Da dos años de margen a Madrid y Cataluña para que bajen el precio de las primeras matrículas un 20 y un 40%

Un aula de la universidad complutense
Un aula de la universidad complutenseC PASTRANO

Las tasas universitarias no subirán de precio el próximo curso. La mayoría de comunidades autónomas gobernadas por el PSOE han aprobado en la Conferencia general de Política universitaria, excepto cinco (Madrid, Andalucía, País Vasco, Murcia y Castilla y León) la primera parte del «Plan Castells» de bajada de tasas universitaria, una medida convertida en «obsesión», según él mismo ha reconocido, porque supone uno de los acuerdos de gobierno con la formación morada.

El acuerdo es que los precios públicos para los alumnos que se matriculen en las universidades públicas españolas se congelan para el próximo curso académico, pero también obliga a reducir el precio de la primera matrícula a los niveles de 2011-12, cuando se produjo lo que se conoce como el «tasazo», que ha permitido que estudiar en cada universidad sea más caro o más barato dependiendo de la comunidad autónoma en la que se cursen los estudios superiores.

La mayoría de las comunidades, con los años, han ido bajando las los precios y no tendrán que hacer grandes esfuerzos; otras algunos ajustes, pero ahora el gran problema se traslada a comunidades autónomas como Madrid y Barcelona, con gran concentración de estudiantes universitarios que, en primera matrícula, tendrán que bajar el precio del crédito un 20,7% en el caso de Madrid y un 43,20% en el de Cataluña, para adaptarse a las exigencias del ministro. Cataluña ya habían anunciado una bajada de las tasas del 30 por ciento para 2020, pero Madrid es más partidaria de la política de concesión de becas más que de bajar tasas y ya ha dicho en más de una ocasión que adaptarse a las exigencias de Castells supondría un agujero económico importante. De hecho, tendría un impacto de 120 millones de euros en sus finanzas que tendría que desembolsar, una cantidad similar a la que se gasta en la lucha contra incendios, la que destina a formación de desempleados o su presupuesto a I+D+I. De hecho, su idea es triplicar el presupuesto de becas para el próximo curso que tendrá como principales destinatarios a los alumnos vulnerables como consecuencia de la crisis del coronavirus. Madrid tenía el crédito a 21,60 euros, pero ahora tendrá que bajarlo a 18,46, lo mismo que ocurría en Cataluña, la comunidad autónoma donde hasta ahora es más caro estudiar. Y esto supondrá un desembolso económico importante para ambas autonomías en un momento especialmente delicado tras la crisis sanitaria. Es por esto por lo que se ha acordado dar a estas atonomías un margen de dos cursos académicos, hasta el 2022-23, para reducir sus precios públicos. La bajada de precios se podrá hacer de manera inmediata, cosa que en el caso de Madrid no parece dispuesta, o bien de manera progresiva. Fuentes de la Comunidad de Madrid lamentaron que «el ministro haya impuesto una bajada del sistema de precios públicos sin llegar a ningún acuerdo con ellas, es decir, se ha hecho sin haber negociado previamente».

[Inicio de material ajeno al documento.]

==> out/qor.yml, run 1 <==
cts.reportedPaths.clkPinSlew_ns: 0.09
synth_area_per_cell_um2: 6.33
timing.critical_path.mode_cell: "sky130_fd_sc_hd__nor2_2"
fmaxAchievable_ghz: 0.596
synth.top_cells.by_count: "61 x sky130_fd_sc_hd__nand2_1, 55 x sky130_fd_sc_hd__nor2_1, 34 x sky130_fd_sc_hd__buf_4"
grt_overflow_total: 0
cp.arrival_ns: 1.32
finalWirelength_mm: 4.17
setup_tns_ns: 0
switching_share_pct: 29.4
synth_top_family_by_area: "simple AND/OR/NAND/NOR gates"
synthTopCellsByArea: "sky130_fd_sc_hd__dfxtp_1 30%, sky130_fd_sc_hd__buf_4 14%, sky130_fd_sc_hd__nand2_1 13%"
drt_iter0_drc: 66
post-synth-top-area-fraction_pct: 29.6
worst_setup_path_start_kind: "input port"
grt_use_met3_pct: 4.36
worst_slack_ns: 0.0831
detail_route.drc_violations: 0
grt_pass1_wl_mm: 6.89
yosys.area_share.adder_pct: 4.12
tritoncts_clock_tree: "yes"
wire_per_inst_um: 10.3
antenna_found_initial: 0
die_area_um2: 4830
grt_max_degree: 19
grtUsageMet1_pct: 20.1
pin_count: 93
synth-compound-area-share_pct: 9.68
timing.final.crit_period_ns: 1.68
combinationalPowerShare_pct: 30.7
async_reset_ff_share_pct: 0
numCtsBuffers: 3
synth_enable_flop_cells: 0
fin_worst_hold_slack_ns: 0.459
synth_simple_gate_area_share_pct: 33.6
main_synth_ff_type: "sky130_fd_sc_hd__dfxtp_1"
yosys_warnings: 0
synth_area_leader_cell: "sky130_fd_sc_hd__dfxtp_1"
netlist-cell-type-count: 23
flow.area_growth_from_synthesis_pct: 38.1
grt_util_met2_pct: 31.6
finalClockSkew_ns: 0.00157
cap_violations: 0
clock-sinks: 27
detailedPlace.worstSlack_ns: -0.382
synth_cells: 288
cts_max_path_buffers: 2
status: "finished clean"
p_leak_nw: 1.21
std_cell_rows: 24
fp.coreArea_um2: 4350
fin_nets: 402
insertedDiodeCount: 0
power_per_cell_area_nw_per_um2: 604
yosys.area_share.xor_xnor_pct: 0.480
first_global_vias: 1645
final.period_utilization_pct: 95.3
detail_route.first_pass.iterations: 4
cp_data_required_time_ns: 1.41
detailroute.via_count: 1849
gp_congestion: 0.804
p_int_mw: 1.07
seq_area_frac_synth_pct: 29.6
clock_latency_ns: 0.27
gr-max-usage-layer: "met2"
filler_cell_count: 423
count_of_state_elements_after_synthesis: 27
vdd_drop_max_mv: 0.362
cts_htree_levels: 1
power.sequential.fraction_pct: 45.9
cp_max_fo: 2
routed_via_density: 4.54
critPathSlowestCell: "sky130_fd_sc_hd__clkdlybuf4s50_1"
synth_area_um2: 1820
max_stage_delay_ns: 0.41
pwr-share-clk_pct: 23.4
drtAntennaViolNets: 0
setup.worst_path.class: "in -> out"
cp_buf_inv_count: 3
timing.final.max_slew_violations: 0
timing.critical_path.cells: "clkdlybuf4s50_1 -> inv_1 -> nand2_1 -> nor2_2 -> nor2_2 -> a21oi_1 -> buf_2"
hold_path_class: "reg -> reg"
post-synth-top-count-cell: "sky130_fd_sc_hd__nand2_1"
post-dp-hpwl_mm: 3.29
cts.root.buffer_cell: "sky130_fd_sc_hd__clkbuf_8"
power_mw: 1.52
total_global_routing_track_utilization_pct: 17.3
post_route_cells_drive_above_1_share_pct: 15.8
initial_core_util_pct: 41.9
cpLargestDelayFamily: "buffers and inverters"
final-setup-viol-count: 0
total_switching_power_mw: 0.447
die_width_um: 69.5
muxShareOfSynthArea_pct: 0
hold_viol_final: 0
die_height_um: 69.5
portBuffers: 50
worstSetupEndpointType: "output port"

De hecho, echan en cara al ministro que «hace unos días se comprometiera a estudiar un sistema de financiación para hacer frente a esta bajada de precios pero lo cierto es que a esta conferencia sectorial el ministro no ha traído ninguna propuesta concreta».

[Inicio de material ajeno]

File: src/rtl/veriyolu_hakemi_pkg.sv
// veriyolu_hakemi_pkg: grant state encodings and lock-starvation limit for the veriyolu arbiter
package veriyolu_hakemi_pkg;
  typedef enum logic [1:0] {
    HAKEM_BOS = 2'd0,
    HAKEM_M0  = 2'd1,
    HAKEM_M1  = 2'd2
  } hakem_durum_t;
  localparam int HAKEM_KILIT_SINIR = 8;
  localparam int HAKEM_SAYAC_W = $clog2(HAKEM_KILIT_SINIR + 1);
endpackage

File: src/rtl/hakem_secici.sv
// hakem_secici: idle-state winner pick; round-robin on ties with VERIYOLU_HAKEMI_DONGUSEL_EN, else requester 0 first
module hakem_secici (
  input  logic m0_sec,
  input  logic m1_sec,
`ifdef VERIYOLU_HAKEMI_DONGUSEL_EN
  input  logic son_hizmet,
`endif
  output logic gecerli,
  output logic kazanan
);
  // kazanan=1 selects requester 1; only meaningful when gecerli is high
  always_comb begin
    gecerli = m0_sec | m1_sec;
`ifdef VERIYOLU_HAKEMI_DONGUSEL_EN
    kazanan = (m0_sec & m1_sec) ? ~son_hizmet : m1_sec;
`else
    kazanan = m1_sec & ~m0_sec;
`endif
  end
endmodule

File: src/rtl/veriyolu_hakemi.sv
// veriyolu_hakemi: two-requester arbiter for the vy_* bus port; VERIYOLU_HAKEMI_DONGUSEL_EN enables round-robin ties
module veriyolu_hakemi
  import veriyolu_hakemi_pkg::*;
(
  input  logic        clk_i,
  input  logic        rst_ni,
  input  logic [31:0] m0_adres_i,
  input  logic [31:0] m0_veri_i,
  input  logic [3:0]  m0_veri_maske_i,
  input  logic        m0_sec_i,
  input  logic        m0_kilit_i,
  output logic [31:0] m0_veri_o,
  output logic        m0_durdur_o,
  input  logic [31:0] m1_adres_i,
  input  logic [31:0] m1_veri_i,
  input  logic [3:0]  m1_veri_maske_i,
  input  logic        m1_sec_i,
  input  logic        m1_kilit_i,
  output logic [31:0] m1_veri_o,
  output logic        m1_durdur_o,
  output logic [31:0] vy_adres_o,
  output logic [31:0] vy_veri_o,
  output logic [3:0]  vy_veri_maske_o,
  output logic        vy_sec_o,
  input  logic [31:0] vy_veri_i,
  input  logic        vy_durdur_i
);
  hakem_durum_t durum, durum_sonraki, diger;
  logic [HAKEM_SAYAC_W-1:0] sayac, sayac_sonraki;
  logic verilen, bagli, x_sec, x_kilit, y_sec, tamam, kilit_ok;
  logic gecerli, kazanan;
`ifdef VERIYOLU_HAKEMI_DONGUSEL_EN
  logic son_hizmet;
  // remember who completed last so idle-state ties alternate
  always_ff @(posedge clk_i or negedge rst_ni)
    if (!rst_ni) son_hizmet <= 1'b1;
    else if (tamam) son_hizmet <= verilen;
`endif
  hakem_secici u_secici (
    .m0_sec     (m0_sec_i),
    .m1_sec     (m1_sec_i),
`ifdef VERIYOLU_HAKEMI_DONGUSEL_EN
    .son_hizmet (son_hizmet),
`endif
    .gecerli    (gecerli),
    .kazanan    (kazanan)
  );
  // grant state and consecutive-lock counter
  always_ff @(posedge clk_i or negedge rst_ni)
    if (!rst_ni) begin
      durum <= HAKEM_BOS;
      sayac <= '0;
    end else begin
      durum <= durum_sonraki;
      sayac <= sayac_sonraki;
    end
  // request mux toward the bus, response demux back, and next grant
  always_comb begin
    verilen = durum == HAKEM_M1;
    bagli = durum != HAKEM_BOS;
    x_sec = verilen ? m1_sec_i : m0_sec_i;
    x_kilit = verilen ? m1_kilit_i : m0_kilit_i;
    y_sec = verilen ? m0_sec_i : m1_sec_i;
    diger = verilen ? HAKEM_M0 : HAKEM_M1;
    vy_sec_o = bagli & x_sec;
    vy_adres_o = !bagli ? '0 : verilen ? m1_adres_i : m0_adres_i;
    vy_veri_o = !bagli ? '0 : verilen ? m1_veri_i : m0_veri_i;
    vy_veri_maske_o = !bagli ? '0 : verilen ? m1_veri_maske_i : m0_veri_maske_i;
    tamam = vy_sec_o & ~vy_durdur_i;
    kilit_ok = x_kilit & (sayac != HAKEM_SAYAC_W'(HAKEM_KILIT_SINIR));
    durum_sonraki = !bagli ? (gecerli ? (kazanan ? HAKEM_M1 : HAKEM_M0) : HAKEM_BOS)
                  : !x_sec ? HAKEM_BOS
                  : (!tamam || kilit_ok) ? durum
                  : y_sec ? diger : HAKEM_BOS;
    sayac_sonraki = (durum_sonraki != durum) ? '0
                  : (tamam & kilit_ok & y_sec) ? sayac + 1'b1 : sayac;
    m0_durdur_o = (durum == HAKEM_M0) ? vy_durdur_i & m0_sec_i : m0_sec_i;
    m1_durdur_o = (durum == HAKEM_M1) ? vy_durdur_i & m1_sec_i : m1_sec_i;
    m0_veri_o = (durum == HAKEM_M0) ? vy_veri_i : '0;
    m1_veri_o = (durum == HAKEM_M1) ? vy_veri_i : '0;
  end
endmodule
File: config.mk
export PLATFORM = sky130hd
export DESIGN_NAME = veriyolu_hakemi
export DESIGN_NICKNAME = d
export VERILOG_FILES = /design/src/rtl/veriyolu_hakemi_pkg.sv /design/src/rtl/hakem_secici.sv /design/src/rtl/veriyolu_hakemi.sv
export SDC_FILE = /design/constraint.sdc
export NUM_CORES = 1
export LEC_CHECK = 0
export CORE_AREA = 2 2 119 121
export DETAILED_ROUTE_END_ITERATION = 8
export DIE_AREA = 0 0 121 123
export PLACE_DENSITY = 0.62
export SLEW_MARGIN = 10
export SYNTH_ARGS = -nofsm -noshare
export SYNTH_HDL_FRONTEND = slang
export SYNTH_HIERARCHICAL = 1
export SYNTH_SLANG_ARGS = --single-unit
File: constraint.sdc
create_clock -name clk_i -period 1.8 [get_ports clk_i]
set_input_delay 0.36 -clock clk_i [delete_from_list [all_inputs] [get_ports clk_i]]
set_output_delay 0.36 -clock clk_i [all_outputs]
set_load 0.1 [all_outputs]
==> results.py, run 1 <==
metrics = {
    "logic_synthesis": {
        "syn_nets": 391,
        "synthArstFlopShare_pct": 100,
        "yosysWarnings": 6,
        "synth.most_common_cell": "a22o_1",
        "synth_edf_count": 0,
        "ys_seq_elements": 6,
        "synth.cell_area_um2": 1580,
        "synth_area_leaders": "a22o_1 38%, and2_1 25%, dfrtp_1 9.5%",
        "yosys.area.top_type": "a22o_1",
        "synth_top_area_share_pct": 37.7,
        "synthFlopType": "dfrtp_1",
        "synth-seq-area-share_pct": 9.49,
        "avgSynthCellArea_um2": 7.39,
        "ys_types": 29,
        "synthCells": 214,
        "synthTopCellsByCount": "68 x a22o_1, 64 x and2_1, 21 x clkbuf_1",
    },
    "cts": {
        "cts_max_path_buffers": 2,
        "clock_sinks": 6,
        "clk_pin_slew_ns": 0.04,
        "cts_hold_buf": 0,
        "htreeDepth": 1,
        "cts_tree": "built",
        "numCtsBuffers": 3,
        "cts_root_buffer": "clkbuf_16",
        "clk_latency_ns": 0.23,
    },
    "setup_path": {
        "critical_path_class": "register to output port",
        "required_ns": 1.44,
        "r2r-start": "durum[0]",
        "cpMaxStageDelayCell": "dfrtp_2",
        "ff2ff_path_depth": 5,
        "startpoint_type": "register",
        "slowest_delay_ns": 0.42,
        "cp_cell_sequence": "nor2b_4 > buf_12 > clkbuf_16 > a22o_2 > buf_12",
        "rrSetupSlack_ns": -0.06,
        "cpMostUsedCell": "buf_12",
        "path_max_fanout": 6,
        "rr_endpoint": "sayac[3]",
        "critPathArrivalTime_ns": 1.54,
        "worst_setup_path_end_kind": "output port",
    },
    "global_routing": {
        "grt_use_met2_pct": 33.6,
        "grt_pass1_vias": 3370,
        "top_usage_layer": "met2",
        "grt_max_degree": 58,
        "antenna_found_initial": 0,
        "met3_usage_pct": 4.43,
        "met1_usage_pct": 18.1,
        "grt.total_usage_pct": 17.0,
        "grt_overflow": 0,
        "grt_pass1_wl_um": 19600,
    },
    "drt": {
        "drt-initial-drc-count": 67,
        "post-route-drc-count": 0,
        "finalWirelength_um": 14700,
        "via_per_inst": 4.45,
        "vias": 3214,
        "ant_nets": 0,
        "dr.pass1.iters": 4,
        "wl_per_cell_um": 20.4,
    },
    "sta": {
        "hold_viol_final": 0,
        "drv_slew": 0,
        "setup_ws_ns": -0.0992,
        "worstMarginPinSlew_ns": 0.365,
        "max_freq_mhz": 527,
        "fin_skew_ns": 0.000997,
        "min_period_ns": 1.90,
        "whs_ns": 0.379,
        "finalSetupViolCount": 136,
        "period_share_pct": 106,
        "rsz0062_at_grt": "true",
        "slew_headroom_pct": 75.6,
    },
    "place": {
        "placed_cell_area_um2": 6590,
        "io_buffers": 309,
        "dp.final_hpwl_um": 10700,
        "place_inst": 700,
        "gp_congestion": 0.830,
    },
    "power": {
        "clock_power_share_pct": 2.6,
        "swShare_pct": 59.7,
        "p_leak_nw": 3.16,
        "ir_drop_v": 0.00121,
        "p_int_w": 0.00593,
        "cellPowerDensity_nw_per_um2": 1960,
        "p_switching_w": 0.00878,
        "p_comb_share_pct": 96.2,
        "power_frac_seq_pct": 1.2,
    },
    "final_layout": {
        "syn_to_final_growth_pct": 376,
        "layout.nets": 721,
        "layout-drive-gt1-share_pct": 59.1,
        "finalNonFillerCells": 723,
        "diodes": 0,
        "final_cell_area_um2": 7520,
    },
    "outcome": {
        "violations": "setup timing",
        "status": "finished, violations left",
    },
    "job": {
        "maxCapViolCount": 0,
    },
    "floorplanning": {
        "coreArea_um2": 13600,
        "io_pins": 310,
        "start_util_pct": 11.6,
        "die_h_um": 123,
        "rows": 43,
        "die_x_um": 121,
        "die-area_um2": 14900,
    },
    "hold_path": {
        "hp-class": "input port to async pin",
    },
}
[state kept, by name (all words and copies together) (netlist names)]
signal and flops:
durum 2, sayac 4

La cuestión es que ahora habrá precios máximos para cada comunidad autónoma, pero no mínimos, lo que deja abierta la puerta a la gratuidad de matrícula para la comunidad autónoma que pueda permitírselo.

Universidades dice que con este plan se trata de corregir las «subidas excesivas de precios» y «disminuir las grandes diferencias de precios entre universidades».